* [Your instructions]:
If a line in the data contains "only", copy it out.

---- Dataset

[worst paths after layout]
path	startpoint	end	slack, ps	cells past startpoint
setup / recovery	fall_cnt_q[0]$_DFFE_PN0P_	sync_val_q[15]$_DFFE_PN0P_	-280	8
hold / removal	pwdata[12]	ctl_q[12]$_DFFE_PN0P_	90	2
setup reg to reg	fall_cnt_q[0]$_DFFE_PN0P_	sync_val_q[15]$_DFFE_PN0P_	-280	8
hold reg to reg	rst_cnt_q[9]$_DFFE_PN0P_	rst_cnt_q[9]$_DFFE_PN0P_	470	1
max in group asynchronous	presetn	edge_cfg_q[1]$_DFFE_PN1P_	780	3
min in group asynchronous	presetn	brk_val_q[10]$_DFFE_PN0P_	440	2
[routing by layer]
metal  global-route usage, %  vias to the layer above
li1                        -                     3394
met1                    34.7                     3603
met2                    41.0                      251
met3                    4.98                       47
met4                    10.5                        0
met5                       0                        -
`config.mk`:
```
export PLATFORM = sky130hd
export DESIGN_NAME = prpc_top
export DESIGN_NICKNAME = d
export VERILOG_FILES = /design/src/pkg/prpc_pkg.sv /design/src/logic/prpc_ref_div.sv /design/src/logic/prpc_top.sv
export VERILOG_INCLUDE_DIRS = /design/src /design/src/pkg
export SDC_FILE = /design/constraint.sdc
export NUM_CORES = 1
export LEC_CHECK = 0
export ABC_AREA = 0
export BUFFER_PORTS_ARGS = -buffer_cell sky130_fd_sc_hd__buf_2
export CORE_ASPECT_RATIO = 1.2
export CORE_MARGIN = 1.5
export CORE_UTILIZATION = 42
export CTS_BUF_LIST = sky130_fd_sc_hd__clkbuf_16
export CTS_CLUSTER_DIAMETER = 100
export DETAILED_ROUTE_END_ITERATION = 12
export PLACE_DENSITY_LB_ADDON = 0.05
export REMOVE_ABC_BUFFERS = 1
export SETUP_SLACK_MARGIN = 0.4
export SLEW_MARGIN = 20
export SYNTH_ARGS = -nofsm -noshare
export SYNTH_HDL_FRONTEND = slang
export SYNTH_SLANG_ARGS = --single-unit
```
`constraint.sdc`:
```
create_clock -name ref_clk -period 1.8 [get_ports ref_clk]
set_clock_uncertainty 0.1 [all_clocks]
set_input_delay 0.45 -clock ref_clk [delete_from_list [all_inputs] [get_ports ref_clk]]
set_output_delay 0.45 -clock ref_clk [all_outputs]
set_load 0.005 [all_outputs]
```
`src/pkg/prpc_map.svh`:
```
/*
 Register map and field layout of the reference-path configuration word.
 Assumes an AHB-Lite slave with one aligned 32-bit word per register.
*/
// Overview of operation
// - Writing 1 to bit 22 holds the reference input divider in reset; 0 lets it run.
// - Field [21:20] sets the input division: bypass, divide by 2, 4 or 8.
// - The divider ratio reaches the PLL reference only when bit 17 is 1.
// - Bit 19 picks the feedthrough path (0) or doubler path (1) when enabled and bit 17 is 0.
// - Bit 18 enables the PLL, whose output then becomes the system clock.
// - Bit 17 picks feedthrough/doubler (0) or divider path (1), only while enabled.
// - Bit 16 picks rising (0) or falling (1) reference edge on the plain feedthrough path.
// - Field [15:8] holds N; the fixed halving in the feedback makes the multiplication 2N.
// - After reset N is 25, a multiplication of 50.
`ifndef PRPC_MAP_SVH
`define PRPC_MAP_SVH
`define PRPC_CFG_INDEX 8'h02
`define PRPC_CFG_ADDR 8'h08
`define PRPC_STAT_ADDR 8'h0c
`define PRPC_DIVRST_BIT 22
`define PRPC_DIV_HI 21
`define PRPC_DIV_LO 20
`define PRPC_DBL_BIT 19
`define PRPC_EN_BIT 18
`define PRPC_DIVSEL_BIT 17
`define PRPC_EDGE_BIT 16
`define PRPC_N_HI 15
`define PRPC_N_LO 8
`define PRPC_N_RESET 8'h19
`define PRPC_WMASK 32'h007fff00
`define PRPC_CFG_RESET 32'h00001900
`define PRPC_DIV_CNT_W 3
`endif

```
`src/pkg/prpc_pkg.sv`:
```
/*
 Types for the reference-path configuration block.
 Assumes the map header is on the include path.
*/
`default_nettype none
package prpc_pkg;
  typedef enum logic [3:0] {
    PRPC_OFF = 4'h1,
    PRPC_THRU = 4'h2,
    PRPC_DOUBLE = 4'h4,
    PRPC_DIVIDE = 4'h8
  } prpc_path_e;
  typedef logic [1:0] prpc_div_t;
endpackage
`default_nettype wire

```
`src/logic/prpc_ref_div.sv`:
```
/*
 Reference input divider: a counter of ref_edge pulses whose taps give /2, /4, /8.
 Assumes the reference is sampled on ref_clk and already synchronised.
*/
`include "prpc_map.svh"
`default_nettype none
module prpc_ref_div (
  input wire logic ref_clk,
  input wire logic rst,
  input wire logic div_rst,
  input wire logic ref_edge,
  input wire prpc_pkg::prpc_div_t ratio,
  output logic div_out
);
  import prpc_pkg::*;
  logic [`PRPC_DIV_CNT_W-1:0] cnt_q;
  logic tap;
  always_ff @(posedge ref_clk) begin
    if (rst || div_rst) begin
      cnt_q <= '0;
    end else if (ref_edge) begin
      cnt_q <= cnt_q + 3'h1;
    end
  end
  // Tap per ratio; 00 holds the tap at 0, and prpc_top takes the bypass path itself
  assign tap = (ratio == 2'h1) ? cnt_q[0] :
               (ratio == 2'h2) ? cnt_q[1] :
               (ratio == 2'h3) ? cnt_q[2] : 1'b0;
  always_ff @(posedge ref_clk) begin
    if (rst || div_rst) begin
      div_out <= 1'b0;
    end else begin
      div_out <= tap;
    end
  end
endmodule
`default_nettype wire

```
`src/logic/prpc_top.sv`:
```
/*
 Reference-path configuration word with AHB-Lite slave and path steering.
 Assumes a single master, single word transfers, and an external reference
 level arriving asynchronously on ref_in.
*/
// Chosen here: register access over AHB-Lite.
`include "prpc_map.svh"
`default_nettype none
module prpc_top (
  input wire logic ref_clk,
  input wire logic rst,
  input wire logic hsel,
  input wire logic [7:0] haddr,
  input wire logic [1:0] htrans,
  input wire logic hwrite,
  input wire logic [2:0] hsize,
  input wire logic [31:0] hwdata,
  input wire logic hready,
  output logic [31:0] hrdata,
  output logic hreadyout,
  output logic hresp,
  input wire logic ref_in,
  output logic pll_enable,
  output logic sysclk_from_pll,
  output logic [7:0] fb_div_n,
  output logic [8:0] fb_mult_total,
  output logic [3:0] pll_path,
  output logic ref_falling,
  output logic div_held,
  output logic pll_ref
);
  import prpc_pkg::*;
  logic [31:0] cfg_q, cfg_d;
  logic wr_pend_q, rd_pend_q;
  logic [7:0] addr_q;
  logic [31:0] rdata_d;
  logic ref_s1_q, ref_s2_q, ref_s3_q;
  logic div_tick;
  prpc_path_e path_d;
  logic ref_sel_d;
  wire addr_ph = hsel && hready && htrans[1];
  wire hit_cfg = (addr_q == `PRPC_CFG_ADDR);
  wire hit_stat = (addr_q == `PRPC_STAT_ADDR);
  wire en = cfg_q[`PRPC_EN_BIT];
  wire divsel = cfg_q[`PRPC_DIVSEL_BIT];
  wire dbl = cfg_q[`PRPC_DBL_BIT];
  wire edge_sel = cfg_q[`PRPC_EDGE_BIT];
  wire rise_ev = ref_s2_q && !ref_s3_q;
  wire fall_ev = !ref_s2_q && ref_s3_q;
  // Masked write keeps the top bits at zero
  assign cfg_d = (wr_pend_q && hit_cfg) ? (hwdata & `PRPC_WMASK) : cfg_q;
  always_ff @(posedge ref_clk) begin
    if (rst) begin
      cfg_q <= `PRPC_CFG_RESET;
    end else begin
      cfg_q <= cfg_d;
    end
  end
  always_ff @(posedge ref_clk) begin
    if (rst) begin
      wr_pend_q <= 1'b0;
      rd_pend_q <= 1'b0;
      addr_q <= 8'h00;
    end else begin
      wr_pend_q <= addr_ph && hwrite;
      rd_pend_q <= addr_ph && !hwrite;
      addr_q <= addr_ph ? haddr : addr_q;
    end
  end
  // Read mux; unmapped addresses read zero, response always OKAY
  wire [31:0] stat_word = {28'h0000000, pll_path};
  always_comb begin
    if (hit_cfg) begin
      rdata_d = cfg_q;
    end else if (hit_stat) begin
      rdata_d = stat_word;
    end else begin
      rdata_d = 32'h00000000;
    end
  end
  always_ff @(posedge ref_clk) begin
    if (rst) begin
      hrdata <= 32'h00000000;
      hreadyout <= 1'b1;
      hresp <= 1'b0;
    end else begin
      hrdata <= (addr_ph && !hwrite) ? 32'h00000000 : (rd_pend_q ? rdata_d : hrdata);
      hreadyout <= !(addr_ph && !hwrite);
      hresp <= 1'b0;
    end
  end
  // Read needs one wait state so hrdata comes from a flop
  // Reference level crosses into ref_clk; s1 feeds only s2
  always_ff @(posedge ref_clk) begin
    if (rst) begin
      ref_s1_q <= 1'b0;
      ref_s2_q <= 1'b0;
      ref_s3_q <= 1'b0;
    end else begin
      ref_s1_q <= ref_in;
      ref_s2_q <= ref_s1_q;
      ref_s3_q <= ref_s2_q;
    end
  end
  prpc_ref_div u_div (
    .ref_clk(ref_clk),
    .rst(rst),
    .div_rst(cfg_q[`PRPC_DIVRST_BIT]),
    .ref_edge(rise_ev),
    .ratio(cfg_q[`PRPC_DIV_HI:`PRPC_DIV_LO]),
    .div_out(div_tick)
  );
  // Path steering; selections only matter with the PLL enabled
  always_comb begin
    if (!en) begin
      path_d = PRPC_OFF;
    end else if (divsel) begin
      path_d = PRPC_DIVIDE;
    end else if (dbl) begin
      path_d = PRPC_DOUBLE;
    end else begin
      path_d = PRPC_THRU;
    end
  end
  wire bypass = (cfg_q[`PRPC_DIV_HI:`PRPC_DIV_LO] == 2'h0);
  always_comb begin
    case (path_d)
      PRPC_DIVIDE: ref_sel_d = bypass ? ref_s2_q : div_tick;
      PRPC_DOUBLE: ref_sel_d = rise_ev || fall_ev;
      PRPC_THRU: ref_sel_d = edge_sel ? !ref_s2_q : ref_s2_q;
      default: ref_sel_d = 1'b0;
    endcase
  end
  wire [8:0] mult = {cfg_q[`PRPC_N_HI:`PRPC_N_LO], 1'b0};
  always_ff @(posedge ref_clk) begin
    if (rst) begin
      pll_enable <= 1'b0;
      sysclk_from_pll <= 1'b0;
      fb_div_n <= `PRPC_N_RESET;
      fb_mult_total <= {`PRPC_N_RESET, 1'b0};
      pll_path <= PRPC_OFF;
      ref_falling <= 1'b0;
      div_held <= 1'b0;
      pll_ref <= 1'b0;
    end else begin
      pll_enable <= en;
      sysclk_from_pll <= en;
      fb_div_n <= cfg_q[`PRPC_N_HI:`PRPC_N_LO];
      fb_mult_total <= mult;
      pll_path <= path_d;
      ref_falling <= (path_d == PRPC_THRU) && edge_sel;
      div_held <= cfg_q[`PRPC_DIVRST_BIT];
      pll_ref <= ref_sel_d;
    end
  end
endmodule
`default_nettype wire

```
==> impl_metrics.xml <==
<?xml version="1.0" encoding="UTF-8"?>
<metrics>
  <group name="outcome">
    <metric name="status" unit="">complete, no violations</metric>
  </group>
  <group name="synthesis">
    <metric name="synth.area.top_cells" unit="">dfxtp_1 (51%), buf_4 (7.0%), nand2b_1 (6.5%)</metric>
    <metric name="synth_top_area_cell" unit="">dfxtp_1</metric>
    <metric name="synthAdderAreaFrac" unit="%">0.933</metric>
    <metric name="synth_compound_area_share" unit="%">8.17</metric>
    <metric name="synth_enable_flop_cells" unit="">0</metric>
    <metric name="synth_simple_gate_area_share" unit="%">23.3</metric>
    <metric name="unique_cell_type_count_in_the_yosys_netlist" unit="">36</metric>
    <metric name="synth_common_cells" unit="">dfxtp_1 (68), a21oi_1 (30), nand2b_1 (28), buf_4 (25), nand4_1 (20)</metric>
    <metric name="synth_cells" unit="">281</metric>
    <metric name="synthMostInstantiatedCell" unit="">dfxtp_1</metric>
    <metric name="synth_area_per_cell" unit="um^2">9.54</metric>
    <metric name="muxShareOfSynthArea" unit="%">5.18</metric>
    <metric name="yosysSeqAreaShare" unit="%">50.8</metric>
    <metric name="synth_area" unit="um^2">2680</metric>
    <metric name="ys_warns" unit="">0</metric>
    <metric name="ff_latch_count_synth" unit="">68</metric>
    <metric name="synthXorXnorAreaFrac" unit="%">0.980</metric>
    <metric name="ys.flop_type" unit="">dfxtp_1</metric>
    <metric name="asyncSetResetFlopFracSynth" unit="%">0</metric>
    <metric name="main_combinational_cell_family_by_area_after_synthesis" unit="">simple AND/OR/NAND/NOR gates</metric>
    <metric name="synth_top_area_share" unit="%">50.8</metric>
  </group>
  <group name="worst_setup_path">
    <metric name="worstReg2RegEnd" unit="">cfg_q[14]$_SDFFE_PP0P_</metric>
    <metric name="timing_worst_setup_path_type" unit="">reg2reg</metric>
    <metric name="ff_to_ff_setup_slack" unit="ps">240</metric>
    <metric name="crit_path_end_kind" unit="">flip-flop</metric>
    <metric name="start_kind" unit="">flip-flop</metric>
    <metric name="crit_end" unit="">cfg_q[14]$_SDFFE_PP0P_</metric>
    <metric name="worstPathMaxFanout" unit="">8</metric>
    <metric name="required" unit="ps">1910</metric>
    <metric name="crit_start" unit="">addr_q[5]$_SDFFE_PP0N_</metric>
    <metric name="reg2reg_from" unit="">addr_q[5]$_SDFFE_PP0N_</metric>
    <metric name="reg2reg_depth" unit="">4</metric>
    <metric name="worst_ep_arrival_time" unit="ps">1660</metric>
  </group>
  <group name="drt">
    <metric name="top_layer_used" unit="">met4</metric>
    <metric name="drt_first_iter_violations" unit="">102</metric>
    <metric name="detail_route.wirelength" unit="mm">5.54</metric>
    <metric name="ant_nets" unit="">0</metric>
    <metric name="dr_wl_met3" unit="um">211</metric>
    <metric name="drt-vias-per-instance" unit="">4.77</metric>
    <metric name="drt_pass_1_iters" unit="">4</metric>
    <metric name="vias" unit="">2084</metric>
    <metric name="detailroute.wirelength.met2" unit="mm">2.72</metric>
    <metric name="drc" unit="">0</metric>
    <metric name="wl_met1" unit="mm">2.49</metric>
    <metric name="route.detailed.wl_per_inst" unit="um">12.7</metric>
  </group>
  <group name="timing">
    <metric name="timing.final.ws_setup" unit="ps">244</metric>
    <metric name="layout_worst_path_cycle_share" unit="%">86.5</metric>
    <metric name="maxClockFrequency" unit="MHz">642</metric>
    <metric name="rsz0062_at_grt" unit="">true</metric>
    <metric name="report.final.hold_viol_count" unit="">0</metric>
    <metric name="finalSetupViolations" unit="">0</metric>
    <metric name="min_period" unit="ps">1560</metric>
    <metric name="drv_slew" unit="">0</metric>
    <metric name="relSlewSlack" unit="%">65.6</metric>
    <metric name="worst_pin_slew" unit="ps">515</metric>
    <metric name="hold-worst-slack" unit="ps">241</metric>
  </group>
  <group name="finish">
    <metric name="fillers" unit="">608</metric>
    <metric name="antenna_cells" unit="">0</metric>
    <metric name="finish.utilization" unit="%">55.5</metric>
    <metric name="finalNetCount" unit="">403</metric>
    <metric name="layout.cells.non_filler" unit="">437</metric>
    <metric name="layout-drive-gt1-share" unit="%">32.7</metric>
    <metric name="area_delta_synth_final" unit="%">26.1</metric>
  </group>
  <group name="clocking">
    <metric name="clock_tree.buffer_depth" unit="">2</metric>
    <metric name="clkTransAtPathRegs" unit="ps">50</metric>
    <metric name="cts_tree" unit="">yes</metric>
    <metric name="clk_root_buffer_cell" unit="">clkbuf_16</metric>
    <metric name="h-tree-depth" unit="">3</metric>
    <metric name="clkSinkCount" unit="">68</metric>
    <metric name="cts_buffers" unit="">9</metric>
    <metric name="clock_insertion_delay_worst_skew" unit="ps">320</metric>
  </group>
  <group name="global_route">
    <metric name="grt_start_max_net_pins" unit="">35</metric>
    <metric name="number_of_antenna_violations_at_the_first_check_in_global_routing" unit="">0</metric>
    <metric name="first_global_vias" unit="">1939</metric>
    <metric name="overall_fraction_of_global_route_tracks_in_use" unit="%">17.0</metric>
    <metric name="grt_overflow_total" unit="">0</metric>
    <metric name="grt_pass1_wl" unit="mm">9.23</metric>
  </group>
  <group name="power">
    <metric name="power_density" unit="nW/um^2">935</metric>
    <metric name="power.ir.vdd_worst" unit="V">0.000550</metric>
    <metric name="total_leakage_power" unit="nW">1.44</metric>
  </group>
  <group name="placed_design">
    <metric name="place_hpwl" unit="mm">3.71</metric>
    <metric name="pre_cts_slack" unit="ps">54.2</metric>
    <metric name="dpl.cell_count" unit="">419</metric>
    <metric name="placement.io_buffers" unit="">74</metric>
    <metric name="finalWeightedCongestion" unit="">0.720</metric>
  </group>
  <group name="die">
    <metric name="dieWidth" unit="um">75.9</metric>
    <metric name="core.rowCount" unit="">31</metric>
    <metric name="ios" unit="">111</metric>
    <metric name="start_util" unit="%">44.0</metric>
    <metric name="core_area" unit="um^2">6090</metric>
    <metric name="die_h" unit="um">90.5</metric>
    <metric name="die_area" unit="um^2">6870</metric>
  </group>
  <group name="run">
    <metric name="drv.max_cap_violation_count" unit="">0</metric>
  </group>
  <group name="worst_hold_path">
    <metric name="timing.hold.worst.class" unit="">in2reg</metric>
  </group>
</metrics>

--------

* [Output]:
// - The divider ratio reaches the PLL reference only when bit 17 is 1.
// - Bit 17 picks feedthrough/doubler (0) or divider path (1), only while enabled.
  // Reference level crosses into ref_clk; s1 feeds only s2
  // Path steering; selections only matter with the PLL enabled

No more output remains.